また、厚肉部と薄肉部との数や寸法等は図示例に限定されるものではなく、複数の厚肉部どうし、薄肉部どうしの厚さや幅をそれぞれ同じ寸法に設定してもよいし、それぞれ異なる寸法に設定したものとしてもよい。
2 平ロール
3 大径部
4 小径部
5 平板状素材
6 薄肉部
7 厚肉部
8 異形断面条
11 側面(傾斜面)
12 凸条部
13 側面(傾斜面)
14 溝状部
21 段付きロール
22 凸条部
23 側面(傾斜面)
Claims (2)
- 複数の大径部と小径部とが交互に並んだ段付きロールと、該段付きロールと平行に配置した平ロールとの間で平板状素材を圧延して、複数の厚肉部と薄肉部とが幅方向に並んだ異形断面条を製造する方法であって、前記段付きロールと平ロールとの間で前記平板状素材を圧延するに際し、該平板状素材の幅方向の両端部に、前記段付きロールの小径部により厚肉部を形成しつつ、該小径部から突出し外周端から半径方向内方に向かうにしたがって前記大径部の側面に漸次近づく方向に傾斜する傾斜面が形成された凸条部により前記厚肉部の端縁部の少なくとも一部を幅方向の内方に向けて押圧加工し、前記厚肉部の端縁部を押圧加工して形成される端縁溝部の深さは、該厚肉部の厚さをTとするとき、0.2×T〜0.9×Tの範囲内に設定されることを特徴とする異形断面条の製造方法。

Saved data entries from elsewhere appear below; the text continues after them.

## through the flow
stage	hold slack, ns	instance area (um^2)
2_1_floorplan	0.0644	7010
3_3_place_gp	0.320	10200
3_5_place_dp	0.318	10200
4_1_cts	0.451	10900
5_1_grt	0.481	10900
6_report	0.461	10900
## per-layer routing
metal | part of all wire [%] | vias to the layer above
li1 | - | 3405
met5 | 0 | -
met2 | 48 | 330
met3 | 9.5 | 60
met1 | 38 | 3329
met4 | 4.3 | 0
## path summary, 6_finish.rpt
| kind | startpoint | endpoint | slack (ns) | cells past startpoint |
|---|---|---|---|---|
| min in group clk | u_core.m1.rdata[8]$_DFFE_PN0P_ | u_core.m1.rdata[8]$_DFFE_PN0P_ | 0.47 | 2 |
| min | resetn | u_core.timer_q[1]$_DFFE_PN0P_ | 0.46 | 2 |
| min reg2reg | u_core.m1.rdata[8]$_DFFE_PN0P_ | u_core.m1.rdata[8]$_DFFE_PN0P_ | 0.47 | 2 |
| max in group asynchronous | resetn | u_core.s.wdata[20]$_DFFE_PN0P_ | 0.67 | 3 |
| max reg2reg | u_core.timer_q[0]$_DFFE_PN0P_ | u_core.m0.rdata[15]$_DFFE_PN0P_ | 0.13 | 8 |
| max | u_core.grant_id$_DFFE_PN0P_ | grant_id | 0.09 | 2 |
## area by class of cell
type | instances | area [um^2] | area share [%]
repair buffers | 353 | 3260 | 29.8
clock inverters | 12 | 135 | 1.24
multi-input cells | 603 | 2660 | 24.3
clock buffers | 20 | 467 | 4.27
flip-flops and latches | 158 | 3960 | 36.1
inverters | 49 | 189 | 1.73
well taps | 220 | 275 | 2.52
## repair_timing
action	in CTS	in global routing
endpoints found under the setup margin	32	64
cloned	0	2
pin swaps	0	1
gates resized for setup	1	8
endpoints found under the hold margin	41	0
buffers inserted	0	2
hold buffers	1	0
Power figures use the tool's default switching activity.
**src/rtl/sw_debounce_pkg.sv**
```systemverilog
// sw_debounce_pkg: shared FSM state type and board timing constant for the switch debouncer.
package sw_debounce_pkg;
  typedef enum logic {IDLE = 1'b0, SETTLE = 1'b1} state_t;
  localparam int DEBOUNCE_20MS_AT_50MHZ = 1_000_000;
endpackage

```
**src/rtl/debounce_channel.sv**
```systemverilog
// debounce_channel: one synchronised, stability-filtered input with optional rise/fall pulses.
// Pulse registers exist only when SW_DEBOUNCE_EDGE_EN is defined; otherwise rise/fall are 0.
module debounce_channel
  import sw_debounce_pkg::*;
#(
  parameter int STABLE_CYCLES = 16
) (
  input  logic clock,
  input  logic reset,
  input  logic raw,
  output logic clean,
  output logic rise,
  output logic fall
);
  localparam int CW = (STABLE_CYCLES > 2) ? $clog2(STABLE_CYCLES) : 1;
  localparam logic [CW-1:0] LAST = CW'(STABLE_CYCLES - 1);
  logic sync1, s, clean_n;
  logic [CW-1:0] cnt, cnt_n;
  state_t state, state_n;
  always_ff @(posedge clock or posedge reset) begin
    if (reset) begin
      sync1 <= 1'b0;
      s     <= 1'b0;
      state <= IDLE;
      cnt   <= '0;
      clean <= 1'b0;
    end else begin
      sync1 <= raw;
      s     <= sync1;
      state <= state_n;
      cnt   <= cnt_n;
      clean <= clean_n;
    end
  end
  // A sample matching clean always returns to IDLE, covering both steady state and bounce-back.
  always_comb begin
    state_n = state;
    cnt_n   = cnt;
    clean_n = clean;
    if (s == clean) begin
      state_n = IDLE;
      cnt_n   = '0;
    end else if (state == IDLE) begin
      state_n = SETTLE;
      cnt_n   = CW'(1);
    end else if (cnt == LAST) begin
      state_n = IDLE;
      cnt_n   = '0;
      clean_n = s;
    end else begin
      cnt_n = cnt + CW'(1);
    end
  end
`ifdef SW_DEBOUNCE_EDGE_EN
  always_ff @(posedge clock or posedge reset) begin
    if (reset) begin
      rise <= 1'b0;
      fall <= 1'b0;
    end else begin
      rise <= clean_n & ~clean;
      fall <= ~clean_n & clean;
    end
  end
`else
  assign rise = 1'b0;
  assign fall = 1'b0;
`endif
endmodule

```
**src/rtl/sw_debounce.sv**
```systemverilog
// sw_debounce: WIDTH independent debounced channels with clean level and rise/fall pulses.
// Define SW_DEBOUNCE_EDGE_EN to build the rise/fall pulse registers.
module sw_debounce #(
  parameter int WIDTH         = 3,
  parameter int STABLE_CYCLES = 16
) (
  input  logic             clock,
  input  logic             reset,
  input  logic [WIDTH-1:0] raw,
  output logic [WIDTH-1:0] clean,
  output logic [WIDTH-1:0] rise,
  output logic [WIDTH-1:0] fall
);
  if (STABLE_CYCLES < 2) begin : g_bad_param
    $error("sw_debounce: STABLE_CYCLES must be at least 2");
  end
  for (genvar i = 0; i < WIDTH; i++) begin : g_ch
    debounce_channel #(.STABLE_CYCLES(STABLE_CYCLES)) u_ch (
      .clock(clock),
      .reset(reset),
      .raw  (raw[i]),
      .clean(clean[i]),
      .rise (rise[i]),
      .fall (fall[i])
    );
  end
endmodule

```
### src/rtl/entry_timeout.sv
// Inactivity counter: counts enabled cycles, restarts on kick, pulses expire combinationally
// on the last cycle of the period. TIMEOUT_CYCLES == 0 disables it.
module entry_timeout #(
  parameter int unsigned TIMEOUT_CYCLES = 100_000_000
) (
  input  logic clk,
  input  logic rst_n,
  input  logic enable,
  input  logic kick,
  output logic expire
);

  localparam int unsigned CntW = (TIMEOUT_CYCLES > 0) ? $clog2(TIMEOUT_CYCLES + 1) : 1;
  localparam logic [CntW-1:0] Last = (TIMEOUT_CYCLES > 0) ? CntW'(TIMEOUT_CYCLES - 1) : '0;

  logic [CntW-1:0] cnt_q, cnt_d;

  always_comb begin
    expire = 1'b0;
    cnt_d  = cnt_q;
    if (kick || !enable || (TIMEOUT_CYCLES == 0)) begin
      cnt_d = '0;
    end else if (cnt_q == Last) begin
      expire = 1'b1;
      cnt_d  = '0;
    end else begin
      cnt_d = cnt_q + 1'b1;
    end
  end

  always_ff @(posedge clk or negedge rst_n) begin
    if (!rst_n) begin
      cnt_q <= '0;
    end else begin
      cnt_q <= cnt_d;
    end
  end

endmodule

### src/rtl/passcode_entry.sv
// Passcode entry buffer: collects up to four BCD keys, handles delete/clear/enter and
// inactivity timeout, and presents the digits plus one-cycle status pulses.
module passcode_entry
  import passcoder_pkg::*;
#(
  parameter int unsigned TIMEOUT_CYCLES = 100_000_000,
  parameter int unsigned DIGIT_MAX      = 9
) (
  input  logic       clk,
  input  logic       rst_n,
  input  logic       key_valid,
  input  logic [3:0] key_code,
  output logic [3:0] digit1,
  output logic [3:0] digit2,
  output logic [3:0] digit3,
  output logic [3:0] digit4,
  output logic [2:0] count,
  output logic       frame_valid,
  output logic       short_err,
  output logic       ovf_err,
  output logic       timeout
);

  localparam logic [3:0] DigitMax = 4'(DIGIT_MAX);

  entry_state_e              state_q, state_d;
  logic [DIGITS-1:0][3:0]    dig_q, dig_d;
  logic [2:0]                count_q, count_d;
  logic                      fv_q, fv_d, se_q, se_d, ovf_q, ovf_d, to_q, to_d;
  logic                      idle_en, expire;
  logic [1:0]                wr_slot, del_slot;

  assign idle_en  = (state_q == StEntry) || (state_q == StFull);
  assign wr_slot  = count_q[1:0];
  assign del_slot = 2'(count_q - 3'd1);

  entry_timeout #(
    .TIMEOUT_CYCLES(TIMEOUT_CYCLES)
  ) u_timeout (
    .clk   (clk),
    .rst_n (rst_n),
    .enable(idle_en),
    .kick  (key_valid),
    .expire(expire)
  );

  always_comb begin
    state_d = state_q;
    dig_d   = dig_q;
    count_d = count_q;
    fv_d    = 1'b0;
    se_d    = 1'b0;
    ovf_d   = 1'b0;
    to_d    = 1'b0;
    if (key_valid) begin
      // Edit keys decode first so a widened DIGIT_MAX can never shadow them.
      if (key_code == KEY_CLR) begin
        dig_d   = '0;
        count_d = 3'd0;
        state_d = StIdle;
      end else if (key_code == KEY_DEL) begin
        if (idle_en) begin
          dig_d[del_slot] = 4'd0;
          count_d         = count_q - 3'd1;
          state_d         = (count_q == 3'd1) ? StIdle : StEntry;
        end
      end else if (key_code == KEY_ENT) begin
        unique case (state_q)
          StFull: begin
            fv_d    = 1'b1;
            state_d = StDone;
          end
          StIdle, StEntry: se_d = 1'b1;
          StDone: ;
          default: ;
        endcase
      end else if (key_code <= DigitMax) begin
        unique case (state_q)
          StIdle, StEntry: begin
            dig_d[wr_slot] = key_code;
            count_d        = count_q + 3'd1;
            state_d        = (count_q == 3'd3) ? StFull : StEntry;
          end
          StFull: ovf_d = 1'b1;
          StDone: begin
            dig_d    = '0;
            dig_d[0] = key_code;
            count_d  = 3'd1;
            state_d  = StEntry;
          end
          default: ;
        endcase
      end
    end else if (expire) begin
      dig_d   = '0;
      count_d = 3'd0;
      state_d = StIdle;
      to_d    = 1'b1;
    end
  end

  always_ff @(posedge clk or negedge rst_n) begin
    if (!rst_n) begin
      state_q <= StIdle;
      dig_q   <= '0;
      count_q <= 3'd0;
      fv_q    <= 1'b0;
      se_q    <= 1'b0;
      ovf_q   <= 1'b0;
      to_q    <= 1'b0;
    end else begin
      state_q <= state_d;
      dig_q   <= dig_d;
      count_q <= count_d;
      fv_q    <= fv_d;
      se_q    <= se_d;
      ovf_q   <= ovf_d;
      to_q    <= to_d;
    end
  end

  assign digit1      = dig_q[0];
  assign digit2      = dig_q[1];
  assign digit3      = dig_q[2];
  assign digit4      = dig_q[3];
  assign count       = count_q;
  assign frame_valid = fv_q;
  assign short_err   = se_q;
  assign ovf_err     = ovf_q;
  assign timeout     = to_q;

endmodule
==> src/rtl/controlador_banco_pkg.sv <==
// Shared definitions for the register-bank controller.
//   LARG_END   : bank address width as seen on the bank ports
//   LARG_IDX   : significant register index width (32 registers)
//   LARG_DADO  : data width
//   RW_LEITURA / RW_ESCRITA : bank RW encoding
//   end_banco() : widens a register index to a bank address with MSB forced to 0
package controlador_banco_pkg;

    localparam int LARG_END  = 6;
    localparam int LARG_IDX  = 5;
    localparam int LARG_DADO = 16;

    localparam logic RW_LEITURA = 1'b0;
    localparam logic RW_ESCRITA = 1'b1;

    function automatic logic [LARG_END-1:0] end_banco(input logic [LARG_IDX-1:0] idx);
        return {1'b0, idx};
    endfunction

endpackage
==> src/rtl/fetch_sequencer_if.sv <==
// Fetch-side bus of fetch_sequencer: instruction-memory port, redirect request,
// decode valid/ready handshake and run status.
interface fetch_sequencer_if;
  logic        start;
  logic [31:0] fetchAddr;
  logic [31:0] instIn;
  logic        redirect;
  logic [31:0] redirectAddr;
  logic        instValid;
  logic [31:0] instOut;
  logic [31:0] instPc;
  logic        instReady;
  logic        running;
  logic        halted;

  // master: the sequencer itself; slave: memory, branch unit and decode around it
  modport master (
    input  start, instIn, redirect, redirectAddr, instReady,
    output fetchAddr, instValid, instOut, instPc, running, halted
  );

  modport slave (
    output start, instIn, redirect, redirectAddr, instReady,
    input  fetchAddr, instValid, instOut, instPc, running, halted
  );
endinterface
$ cat src/rtl/seg7_time_display_ctrl_if.sv
// Avalon-MM write-only link between the 7-segment display controller and the segment PIO slave.
interface seg7_time_display_ctrl_if;
  logic [1:0]  address;
  logic        write;
  logic [31:0] writedata;
  logic        waitrequest;

  modport master (output address, output write, output writedata, input waitrequest);
  modport slave  (input address, input write, input writedata, output waitrequest);
endinterface

$ cat src/rtl/seg7_time_display_ctrl.sv
// mm:ss playback clock / "t"+track-number display, pushed to the 7-segment PIO over Avalon-MM
// whenever the shown pattern changes.
module seg7_time_display_ctrl #(
  parameter int unsigned TICK_CYCLES = 50_000_000,
  parameter int unsigned HOLD_CYCLES = 100_000_000
) (
  input  logic                          clk,
  input  logic                          reset_n,
  input  logic                          play,
  input  logic                          clr_time,
  input  logic                          track_valid,
  input  logic [7:0]                    track_num,
  seg7_time_display_ctrl_if.master      avm,
  output logic                          mode_track,
  output logic                          busy
);

  localparam int TW = $clog2(TICK_CYCLES + 1);
  localparam int HW = $clog2(HOLD_CYCLES + 1);
  localparam logic [6:0] SEG_T = 7'h07;

  typedef enum logic [1:0] {S_IDLE, S_CONV, S_WRITE} state_t;

  state_t         state_q, state_d;
  logic [TW-1:0]  presc_q, presc_d;
  logic [15:0]    time_q, time_d;      // {M10, M1, S10, S1} BCD
  logic [HW-1:0]  hold_q, hold_d;
  logic           mode_q, mode_d;
  logic [7:0]     track_q, track_d;
  logic           dirty_q, dirty_d;
  logic [19:0]    shift_q, shift_d;    // {hundreds, tens, units, binary}
  logic [2:0]     cnt_q, cnt_d;
  logic [31:0]    wdata_q, wdata_d;

  logic           tick, expire, set_dirty;
  logic [19:0]    conv_next;
  logic [27:0]    time_seg;

  function automatic logic [6:0] seg7(input logic [3:0] d);
    case (d)
      4'd0:    seg7 = 7'h40;
      4'd1:    seg7 = 7'h79;
      4'd2:    seg7 = 7'h24;
      4'd3:    seg7 = 7'h30;
      4'd4:    seg7 = 7'h19;
      4'd5:    seg7 = 7'h12;
      4'd6:    seg7 = 7'h02;
      4'd7:    seg7 = 7'h78;
      4'd8:    seg7 = 7'h00;
      4'd9:    seg7 = 7'h10;
      default: seg7 = 7'h7F;
    endcase
  endfunction

  function automatic logic [15:0] time_inc(input logic [15:0] t);
    logic [3:0] s1, s10, m1, m10;
    {m10, m1, s10, s1} = t;
    if (s1 != 4'd9) s1 = s1 + 4'd1;
    else begin
      s1 = 4'd0;
      if (s10 != 4'd5) s10 = s10 + 4'd1;
      else begin
        s10 = 4'd0;
        if (m1 != 4'd9) m1 = m1 + 4'd1;
        else begin
          m1 = 4'd0;
          m10 = (m10 != 4'd9) ? m10 + 4'd1 : 4'd0;
        end
      end
    end
    return {m10, m1, s10, s1};
  endfunction

  // One double-dabble step: correct each BCD nibble that would overflow on doubling, then shift.
  function automatic logic [19:0] dabble_step(input logic [19:0] s);
    logic [19:0] r;
    r = s;
    for (int i = 0; i < 3; i++) begin
      if (r[8+4*i +: 4] >= 4'd5) r[8+4*i +: 4] = r[8+4*i +: 4] + 4'd3;
    end
    return {r[18:0], 1'b0};
  endfunction

  for (genvar gi = 0; gi < 4; gi++) begin : g_time_seg
    assign time_seg[gi*7 +: 7] = seg7(time_q[gi*4 +: 4]);
  end

  assign conv_next = dabble_step(shift_q);

  always_ff @(posedge clk or negedge reset_n) begin
    if (!reset_n) begin
      state_q <= S_IDLE;
      presc_q <= '0;
      time_q  <= '0;
      hold_q  <= '0;
      mode_q  <= 1'b0;
      track_q <= '0;
      dirty_q <= 1'b1;
      shift_q <= '0;
      cnt_q   <= '0;
      wdata_q <= '0;
    end else begin
      state_q <= state_d;
      presc_q <= presc_d;
      time_q  <= time_d;
      hold_q  <= hold_d;
      mode_q  <= mode_d;
      track_q <= track_d;
      dirty_q <= dirty_d;
      shift_q <= shift_d;
      cnt_q   <= cnt_d;
      wdata_q <= wdata_d;
    end
  end

  always_comb begin
    state_d   = state_q;
    presc_d   = presc_q;
    time_d    = time_q;
    hold_d    = hold_q;
    mode_d    = mode_q;
    track_d   = track_q;
    dirty_d   = dirty_q;
    shift_d   = shift_q;
    cnt_d     = cnt_q;
    wdata_d   = wdata_q;
    tick      = 1'b0;
    expire    = 1'b0;

    if (clr_time) begin
      presc_d = '0;
      time_d  = '0;
    end else if (play) begin
      if (presc_q == TW'(TICK_CYCLES - 1)) begin
        presc_d = '0;
        tick    = 1'b1;
        time_d  = time_inc(time_q);
      end else begin
        presc_d = presc_q + TW'(1);
      end
    end

    if (track_valid) begin
      track_d = track_num;
      mode_d  = 1'b1;
      hold_d  = HW'(HOLD_CYCLES - 1);
    end else if (mode_q) begin
      if (hold_q == '0) begin
        mode_d = 1'b0;
        expire = 1'b1;
      end else begin
        hold_d = hold_q - HW'(1);
      end
    end

    set_dirty = track_valid | expire | ((tick | clr_time) & ~mode_q);

    case (state_q)
      S_IDLE: begin
        if (dirty_q) begin
          dirty_d = 1'b0;
          if (mode_q) begin
            state_d = S_CONV;
            shift_d = {12'd0, track_q};
            cnt_d   = '0;
          end else begin
            state_d = S_WRITE;
            wdata_d = {4'd0, time_seg};
          end
        end
      end
      S_CONV: begin
        shift_d = conv_next;
        cnt_d   = cnt_q + 3'd1;
        if (cnt_q == 3'd7) begin
          state_d = S_WRITE;
          wdata_d = {4'd0, SEG_T, seg7(conv_next[19:16]), seg7(conv_next[15:12]), seg7(conv_next[11:8])};
        end
      end
      S_WRITE: begin
        if (!avm.waitrequest) state_d = S_IDLE;
      end
      default: state_d = S_IDLE;
    endcase

    // An event in the same cycle the pending request is accepted must still cause a follow-up write.
    if (set_dirty) dirty_d = 1'b1;
  end

  assign avm.address   = 2'd0;
  assign avm.write     = (state_q == S_WRITE);
  assign avm.writedata = wdata_q;
  assign mode_track    = mode_q;
  assign busy          = (state_q != S_IDLE);

endmodule

$ cat src/flat_wrapper.sv
// flat-port wrapper written by rule: the top's interface ports become plain ports
module seg7_time_display_ctrl_flat 
#(
  parameter int unsigned TICK_CYCLES = 50_000_000,
  parameter int unsigned HOLD_CYCLES = 100_000_000
)
  (clk, reset_n, play, clr_time, track_valid, track_num, mode_track, busy, avm_address, avm_write, avm_writedata, avm_waitrequest);
  seg7_time_display_ctrl_if avm_i ();
  input  logic clk;
  input  logic reset_n;
  input  logic play;
  input  logic clr_time;
  input  logic track_valid;
  input  logic [7:0] track_num;
  output logic mode_track;
  output logic busy;
  output wire logic [$bits(avm_i.address)-1:0] avm_address;
  output wire logic [$bits(avm_i.write)-1:0] avm_write;
  output wire logic [$bits(avm_i.writedata)-1:0] avm_writedata;
  input wire logic [$bits(avm_i.waitrequest)-1:0] avm_waitrequest;
  assign avm_address = avm_i.address;
  assign avm_write = avm_i.write;
  assign avm_writedata = avm_i.writedata;
  assign avm_i.waitrequest = avm_waitrequest;
  seg7_time_display_ctrl #(.TICK_CYCLES(TICK_CYCLES), .HOLD_CYCLES(HOLD_CYCLES)) u_core (.clk(clk), .reset_n(reset_n), .play(play), .clr_time(clr_time), .track_valid(track_valid), .track_num(track_num), .avm(avm_i), .mode_track(mode_track), .busy(busy));
endmodule
$ cat config.mk
export PLATFORM = sky130hd
export DESIGN_NAME = seg7_time_display_ctrl_flat
export DESIGN_NICKNAME = d
export VERILOG_FILES = /design/src/rtl/seg7_time_display_ctrl_if.sv /design/src/rtl/seg7_time_display_ctrl.sv /design/src/flat_wrapper.sv
export SDC_FILE = /design/constraint.sdc
export NUM_CORES = 1
export LEC_CHECK = 0
export BUFFER_PORTS_ARGS = -buffer_cell sky130_fd_sc_hd__buf_4
export CAP_MARGIN = 25
export CORE_ASPECT_RATIO = 1.5
export CORE_MARGIN = 5
export CORE_UTILIZATION = 58
export CTS_CLUSTER_SIZE = 8
export DETAILED_ROUTE_END_ITERATION = 16
export PLACE_DENSITY = 0.81
export SLEW_MARGIN = 0
export SYNTH_ARGS = -nofsm -noshare
export SYNTH_HDL_FRONTEND = slang
export SYNTH_SLANG_ARGS = --single-unit
$ cat constraint.sdc
create_clock -name clk -period 6.68 [get_ports clk]
set_input_delay 0 -clock clk [delete_from_list [all_inputs] [get_ports clk]]
set_output_delay 0 -clock clk [all_outputs]
set_load 0.1 [all_outputs]
==> config.mk <==
export PLATFORM = sky130hd
export DESIGN_NAME = mix_columns_seq_flat
export DESIGN_NICKNAME = d
export VERILOG_FILES = /design/src/rtl/mix_columns_seq_if.sv /design/src/rtl/mix_columns_seq.sv /design/src/flat_wrapper.sv
export SDC_FILE = /design/constraint.sdc
export NUM_CORES = 1
export LEC_CHECK = 0
export CAP_MARGIN = 5
export CORE_MARGIN = 5
export CORE_UTILIZATION = 53
export CTS_BUF_LIST = sky130_fd_sc_hd__clkbuf_8
export DETAILED_ROUTE_END_ITERATION = 7
export MAX_ROUTING_LAYER = met4
export PLACE_DENSITY = 0.92
export SYNTH_ARGS = -nofsm -noshare
export SYNTH_HDL_FRONTEND = slang
export SYNTH_SLANG_ARGS = --single-unit
==> constraint.sdc <==
create_clock -name clk -period 2.8 [get_ports clk]
set_clock_uncertainty 0.2 [all_clocks]
set_input_delay 0.7 -clock clk [delete_from_list [all_inputs] [get_ports clk]]
set_output_delay 0.7 -clock clk [all_outputs]
set_load 0.01 [all_outputs]
==> src/rtl/rgb2raw_12.sv <==
// Bayer re-mosaicer: turns a 24-bit RGB stream back into 12-bit raw Bayer samples,
// packed two per word (even-x pixel in the upper lane) for replay through the de-Bayer.
module rgb2raw_12 #(
   parameter int unsigned LINE_PIXELS = 1280,
   parameter int unsigned FRAME_LINES = 720,
   parameter int unsigned RGB_WIDTH   = 24
) (
   input  logic                 clk,
   input  logic                 rst_n,
   input  logic [RGB_WIDTH-1:0] rgb_in,
   input  logic                 rgb_valid,
   input  logic                 rgb_sof,
   output logic                 rgb_ready,
   output logic [23:0]          data_out,
   output logic                 data_valid,
   input  logic                 data_ready,
   output logic                 line_last,
   output logic                 frame_last,
   output logic                 resync
);

   localparam int unsigned XW = (LINE_PIXELS > 2) ? $clog2(LINE_PIXELS) : 1;
   localparam int unsigned YW = (FRAME_LINES > 2) ? $clog2(FRAME_LINES) : 1;
   localparam logic [XW-1:0] XLast = XW'(LINE_PIXELS - 1);
   localparam logic [YW-1:0] YLast = YW'(FRAME_LINES - 1);

   localparam logic [0:0] IDLE   = 1'b0;
   localparam logic [0:0] ACTIVE = 1'b1;

   if (LINE_PIXELS % 2 != 0) begin : g_bad_line
      $error("rgb2raw_12: LINE_PIXELS must be even");
   end
   if (FRAME_LINES < 2) begin : g_bad_frame
      $error("rgb2raw_12: FRAME_LINES must be at least 2");
   end
   if (RGB_WIDTH != 24) begin : g_bad_width
      $error("rgb2raw_12: only RGB_WIDTH=24 is supported");
   end

   logic [0:0]    state_q;
   logic [XW-1:0] x_q;
   logic [YW-1:0] y_q;
   logic          phase_q;
   logic [11:0]   hold_q;

   logic          accept;
   logic          take;
   logic          drop;
   logic          load;
   logic [XW-1:0] eff_x;
   logic [YW-1:0] eff_y;
   logic          eff_phase;
   logic          x_end;
   logic          y_end;
   logic [7:0]    c8;
   logic [11:0]   sample;

   // Only a completing (phase=1) pixel needs room in the output register.
   assign rgb_ready = (state_q == IDLE) | ~phase_q | ~data_valid | data_ready;
   assign accept    = rgb_valid & rgb_ready;
   assign take      = accept & ((state_q == ACTIVE) | rgb_sof);
   assign drop      = accept & rgb_sof & (state_q == ACTIVE) & phase_q;

   // Any sof restarts the frame, so the pixel is always treated as x=0, y=0.
   assign eff_x     = rgb_sof ? '0 : x_q;
   assign eff_y     = rgb_sof ? '0 : y_q;
   assign eff_phase = rgb_sof ? 1'b0 : phase_q;
   assign x_end     = (eff_x == XLast);
   assign y_end     = (eff_y == YLast);
   assign load      = take & eff_phase;

   always_comb begin
      c8 = rgb_in[15:8];
      if (eff_y[0]) begin
         c8 = eff_x[0] ? rgb_in[15:8] : rgb_in[23:16];
      end else begin
         c8 = eff_x[0] ? rgb_in[7:0] : rgb_in[15:8];
      end
   end

   assign sample = {c8, c8[7:4]};

   always_ff @(posedge clk or negedge rst_n) begin
      if (!rst_n) begin
         state_q    <= IDLE;
         x_q        <= '0;
         y_q        <= '0;
         phase_q    <= 1'b0;
         hold_q     <= '0;
         data_out   <= '0;
         data_valid <= 1'b0;
         line_last  <= 1'b0;
         frame_last <= 1'b0;
         resync     <= 1'b0;
      end else begin
         resync <= drop;

         if (take) begin
            if (!eff_phase) begin
               hold_q  <= sample;
               phase_q <= 1'b1;
            end else begin
               phase_q <= 1'b0;
            end

            if (x_end) begin
               x_q <= '0;
               y_q <= y_end ? '0 : eff_y + 1'b1;
            end else begin
               x_q <= eff_x + 1'b1;
               y_q <= eff_y;
            end

            state_q <= (x_end && y_end) ? IDLE : ACTIVE;
         end

         if (load) begin
            data_out   <= {hold_q, sample};
            data_valid <= 1'b1;
            line_last  <= x_end;
            frame_last <= x_end & y_end;
         end else if (data_ready) begin
            data_valid <= 1'b0;
         end
      end
   end

endmodule

==> config.mk <==
export PLATFORM = sky130hd
export DESIGN_NAME = rgb2raw_12
export DESIGN_NICKNAME = d
export VERILOG_FILES = /design/src/rtl/rgb2raw_12.sv
export SDC_FILE = /design/constraint.sdc
export NUM_CORES = 1
export LEC_CHECK = 0
export ABC_AREA = 1
export CAP_MARGIN = 30
export CORE_MARGIN = 2
export CORE_UTILIZATION = 64
export DETAILED_ROUTE_END_ITERATION = 12
export DONT_BUFFER_PORTS = 1
export HOLD_SLACK_MARGIN = 0.02
export PLACE_DENSITY_LB_ADDON = 0.12
export SETUP_SLACK_MARGIN = 0.05
export SYNTH_ARGS = -nofsm -noshare
export SYNTH_HDL_FRONTEND = slang
export SYNTH_SLANG_ARGS = --single-unit
export TNS_END_PERCENT = 30
==> constraint.sdc <==
create_clock -name clk -period 2.6 [get_ports clk]
set_input_delay 0 -clock clk [delete_from_list [all_inputs] [get_ports clk]]
set_output_delay 0 -clock clk [all_outputs]
set_load 0.02 [all_outputs]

- 複数の大径部と小径部とが交互に並んだ段付きロールと、該段付きロールと平行に配置した平ロールとの間で平板状素材を圧延して、複数の厚肉部と薄肉部とが幅方向に並んだ異形断面条を製造する装置であって、前記段付きロールの両端部に、前記平板状素材の幅方向両端部に厚肉部を形成する小径部が配置されるとともに、該小径部に、この小径部よりも大きい径を有し、前記厚肉部の端縁部を押圧加工する凸条部が、前記小径部に隣接する大径部の側面から間隔を開けて形成され、前記凸条部に、その外周端から半径方向内方に向かうにしたがって前記大径部の側面に漸次近づく方向に傾斜する傾斜面が形成されており、前記厚肉部の端縁部を押圧加工して形成される端縁溝部の深さは、該厚肉部の厚さをTとするとき、0.2×T〜0.9×Tの範囲内に設定されることを特徴とする異形断面条の製造装置。